If stations can't or aren't willing to do these things, I suggest it's time to turn in the license. Most of these crusty owners of small facilities have way too high an opinion of how valuable they are. If we can get these values down to where they belong ((<$1M in medium/major markets) we might see some innovators take a risk on them. I view the AM radio band as an electromagnetic neighborhood -- it's an old neighborhood that has been allowed to get run down, and there are a lot of nice, vintage homes being used as crack houses. The solution is pretty much like what you do with an old neighborhood in the real world that's down and out -- save the facilities that have hope of rehabilitation and bulldoze the rest. We need someone with the authority to tear down the crack houses -- even if that's just a smart AM operator buying out the dumb/undercapitalized ones and turning off their signals.
I don't see big radio chains doing that much promotion nowadays -- they're pretty tapped out, which opens an opportunity for the small guys. Here's something I don't understand. Let's say that in Market X you can buy a Class C FM with ratings for 50 million dollars, a Class B AM with no ratings for 5 million. Given the two choices, instead of buying the FM, you buy the AM and put the other 45 million into -- talent (a little) and promotion (a lot). You mean to tell me if you drop say 10 or 20 million in promotion and advertising you won't get numbers equivalent to that FM -- assuming the talent's right? Instead we have owners who spend the 5 million, spend nothing on promotion and are surprised by no ratings. Then they broker and the dream of ratings slips farther away.
I recently spoke with one of WBAP's hosts who spends $5,000 an hour and gets 40-some appointments a week. Granted, I'd rather keep the top-tier stations (mostly) free of brokered time (like KFI), but if everyone despised this programming as much as you, this client wouldn't have gotten tripled his 30-year-old business' revenues in less than one year on the air.

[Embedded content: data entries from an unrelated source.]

[config.mk]
export PLATFORM = sky130hd
export DESIGN_NAME = pair_triple_arbiter
export DESIGN_NICKNAME = d
export VERILOG_FILES = /design/src/rtl/pair_triple_arbiter_pkg.sv /design/src/rtl/PairTripleDetector_GL.sv /design/src/rtl/pair_triple_arbiter_rr_arbiter.sv /design/src/rtl/pair_triple_arbiter.sv
export SDC_FILE = /design/constraint.sdc
export NUM_CORES = 1
export LEC_CHECK = 0
export CAP_MARGIN = 20
export CORE_ASPECT_RATIO = 0.7
export CORE_MARGIN = 10
export CORE_UTILIZATION = 47
export CTS_CLUSTER_DIAMETER = 200
export DETAILED_ROUTE_END_ITERATION = 16
export GPL_TIMING_DRIVEN = 0
export PLACE_DENSITY = 0.89
export SYNTH_ARGS = -nofsm -noshare
export SYNTH_HDL_FRONTEND = slang
export SYNTH_SLANG_ARGS = --single-unit
export TNS_END_PERCENT = 1
[constraint.sdc]
create_clock -name clk -period 7.9 [get_ports clk]
set_input_delay 1.58 -clock clk [delete_from_list [all_inputs] [get_ports clk]]
set_output_delay 1.58 -clock clk [all_outputs]
set_load 0.05 [all_outputs]
[src/rtl/pair_triple_arbiter_pkg.sv]
// Shared definitions for the pair/triple arbiter slice.
// VOTE_W is the width of one requester vote; IN*_OFS give the bit position
// of each detector input inside a vote, which is packed as {in2,in1,in0}.
package pair_triple_arbiter_pkg;

    localparam int VOTE_W  = 3;
    localparam int IN0_OFS = 0;
    localparam int IN1_OFS = 1;
    localparam int IN2_OFS = 2;

endpackage : pair_triple_arbiter_pkg

[src/rtl/PairTripleDetector_GL.sv]
// Gate-level pair/triple (2-of-3 majority) detector.
// Ports:
//   in0, in1, in2 : the three vote bits
//   out           : 1 when at least two inputs are 1
// Built from AND/OR terms so that a known controlling value masks an X on
// another input (e.g. 1,1,X gives 1).
module PairTripleDetector_GL (
    input  logic in0,
    input  logic in1,
    input  logic in2,
    output logic out
);

    logic p01_s;
    logic p02_s;
    logic p12_s;

    assign p01_s = in0 & in1;
    assign p02_s = in0 & in2;
    assign p12_s = in1 & in2;
    assign out   = p01_s | p02_s | p12_s;

endmodule : PairTripleDetector_GL

[src/rtl/pair_triple_arbiter_rr_arbiter.sv]
// NREQ-wide round-robin grant generator.
// Ports:
//   clk, rst_n : clock, asynchronous active-low reset
//   req        : request vector
//   en         : the grant is taken this cycle when a request is present
//   grant      : one-hot grant (before the enable is applied)
//   grant_idx  : index of the granted requester
//   grant_any  : at least one request present
// The search starts at ptr and wraps; ptr moves just past the winner only
// when the grant is actually taken, so a stalled grant keeps its priority.
module pair_triple_arbiter_rr_arbiter #(
    parameter int NREQ  = 4,
    parameter int IDX_W = $clog2(NREQ)
) (
    input  logic             clk,
    input  logic             rst_n,
    input  logic [NREQ-1:0]  req,
    input  logic             en,
    output logic [NREQ-1:0]  grant,
    output logic [IDX_W-1:0] grant_idx,
    output logic             grant_any
);

    localparam logic [IDX_W-1:0] LAST_IDX = IDX_W'(NREQ - 1);

    logic [IDX_W-1:0] ptr_r;
    logic [IDX_W-1:0] ptr_next_s;
    logic [NREQ-1:0]  grant_s;
    logic [IDX_W-1:0] idx_s;
    logic [IDX_W-1:0] cand_idx_s;
    logic             found_s;
    int               cand_s;

    // Priority search starting at ptr, wrapping modulo NREQ.
    always_comb begin
        grant_s    = '0;
        idx_s      = '0;
        found_s    = 1'b0;
        cand_s     = 0;
        cand_idx_s = '0;
        for (int k = 0; k < NREQ; k++) begin
            cand_s = int'(ptr_r) + k;
            if (cand_s >= NREQ) begin
                cand_s = cand_s - NREQ;
            end else begin
                cand_s = cand_s;
            end
            cand_idx_s = IDX_W'(cand_s);
            if (!found_s && req[cand_idx_s]) begin
                found_s             = 1'b1;
                idx_s               = cand_idx_s;
                grant_s[cand_idx_s] = 1'b1;
            end else begin
                found_s = found_s;
            end
        end
    end

    // Next pointer: one past the winner, wrapping at NREQ-1.
    always_comb begin
        ptr_next_s = ptr_r;
        if (en && found_s) begin
            if (idx_s == LAST_IDX) begin
                ptr_next_s = '0;
            end else begin
                ptr_next_s = idx_s + IDX_W'(1);
            end
        end else begin
            ptr_next_s = ptr_r;
        end
    end

    // Pointer register.
    always_ff @(posedge clk or negedge rst_n) begin
        if (!rst_n) begin
            ptr_r <= '0;
        end else begin
            ptr_r <= ptr_next_s;
        end
    end

    assign grant     = grant_s;
    assign grant_idx = idx_s;
    assign grant_any = found_s;

endmodule : pair_triple_arbiter_rr_arbiter
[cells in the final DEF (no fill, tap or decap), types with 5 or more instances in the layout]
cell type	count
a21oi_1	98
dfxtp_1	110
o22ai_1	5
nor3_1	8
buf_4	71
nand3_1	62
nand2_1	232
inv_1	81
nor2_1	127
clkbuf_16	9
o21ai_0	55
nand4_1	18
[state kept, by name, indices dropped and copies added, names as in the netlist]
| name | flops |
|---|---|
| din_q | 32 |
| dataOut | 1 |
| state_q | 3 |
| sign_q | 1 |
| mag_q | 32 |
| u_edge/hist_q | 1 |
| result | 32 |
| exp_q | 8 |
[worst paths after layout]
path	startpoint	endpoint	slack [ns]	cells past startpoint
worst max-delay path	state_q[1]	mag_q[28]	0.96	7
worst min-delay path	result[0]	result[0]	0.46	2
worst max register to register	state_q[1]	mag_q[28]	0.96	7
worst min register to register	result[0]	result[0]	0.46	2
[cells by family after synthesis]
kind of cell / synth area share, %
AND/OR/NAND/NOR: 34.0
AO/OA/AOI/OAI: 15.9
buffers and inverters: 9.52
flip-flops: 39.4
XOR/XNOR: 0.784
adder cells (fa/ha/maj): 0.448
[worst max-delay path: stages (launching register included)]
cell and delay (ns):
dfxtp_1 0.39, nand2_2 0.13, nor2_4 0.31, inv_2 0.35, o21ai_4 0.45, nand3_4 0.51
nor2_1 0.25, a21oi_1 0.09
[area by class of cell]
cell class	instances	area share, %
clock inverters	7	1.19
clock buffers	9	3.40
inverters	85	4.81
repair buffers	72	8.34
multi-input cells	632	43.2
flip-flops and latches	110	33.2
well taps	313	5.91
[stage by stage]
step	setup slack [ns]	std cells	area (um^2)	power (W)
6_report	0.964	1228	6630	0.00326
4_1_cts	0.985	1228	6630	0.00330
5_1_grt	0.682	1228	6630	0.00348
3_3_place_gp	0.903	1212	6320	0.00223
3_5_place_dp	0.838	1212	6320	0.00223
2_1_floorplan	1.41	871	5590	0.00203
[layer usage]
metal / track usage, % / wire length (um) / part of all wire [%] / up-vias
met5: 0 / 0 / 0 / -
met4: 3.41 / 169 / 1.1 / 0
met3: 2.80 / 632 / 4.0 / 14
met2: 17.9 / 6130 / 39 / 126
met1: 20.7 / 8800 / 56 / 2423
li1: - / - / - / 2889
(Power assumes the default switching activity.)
### config.mk
export PLATFORM = sky130hd
export DESIGN_NAME = vga_char_display_flat
export DESIGN_NICKNAME = d
export VERILOG_FILES = /design/src/rtl/display_pkg.sv /design/src/rtl/vga_char_display_if.sv /design/src/rtl/sync_delay.sv /design/src/rtl/vga_char_display.sv /design/src/flat_wrapper.sv
export SDC_FILE = /design/constraint.sdc
export NUM_CORES = 1
export LEC_CHECK = 0
export CAP_MARGIN = 15
export CELL_PAD_IN_SITES_DETAIL_PLACEMENT = 0
export CELL_PAD_IN_SITES_GLOBAL_PLACEMENT = 2
export CORE_MARGIN = 1.5
export CORE_UTILIZATION = 26
export DETAILED_ROUTE_END_ITERATION = 16
export GPL_TIMING_DRIVEN = 0
export PLACE_DENSITY_LB_ADDON = 0.15
export SYNTH_ARGS = -nofsm -noshare
export SYNTH_HDL_FRONTEND = slang
export SYNTH_SLANG_ARGS = --single-unit
### constraint.sdc
create_clock -name clk -period 2.3 [get_ports clk]
set_clock_uncertainty 0.05 [all_clocks]
set_input_delay 0.575 -clock clk [delete_from_list [all_inputs] [get_ports clk]]
set_output_delay 0.575 -clock clk [all_outputs]
set_load 0.02 [all_outputs]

You're missing a point here -- the client's only measure of success is the phone ringing. He may get 40 phone calls -- but out of a hundred thousand cume, that means 40 people stayed tuned in and the other 99,960 LEFT. The old "one caller equals a thousand listeners" rule of thumb doesn't apply to brokered shows, any more than it applies to psychic shows. It builds one business (the client) while destroying another (the station) -- the definition of a parasitic relationship.
It seems so many here, like 16 years who just want mom and dad's money for a car, live in an ivory tower where their great talent trumps any need to understand how the money that pays their salaries is made.
If radio stations were "parents" of their employees, they'd have lost custody long ago for child abuse/neglect.

Nobody that I see on this board is expecting a free ride -- just a change that encourages the industry to focus on its long-term survival and stop cashflowing itself to oblivion. Radio's biggest worry right now is not spoiled brats wanting the world in their job contracts -- it's the utter indifference among young people, thanks in part to low salaries and counterproductive business practices, that has dried up the talent pool altogether.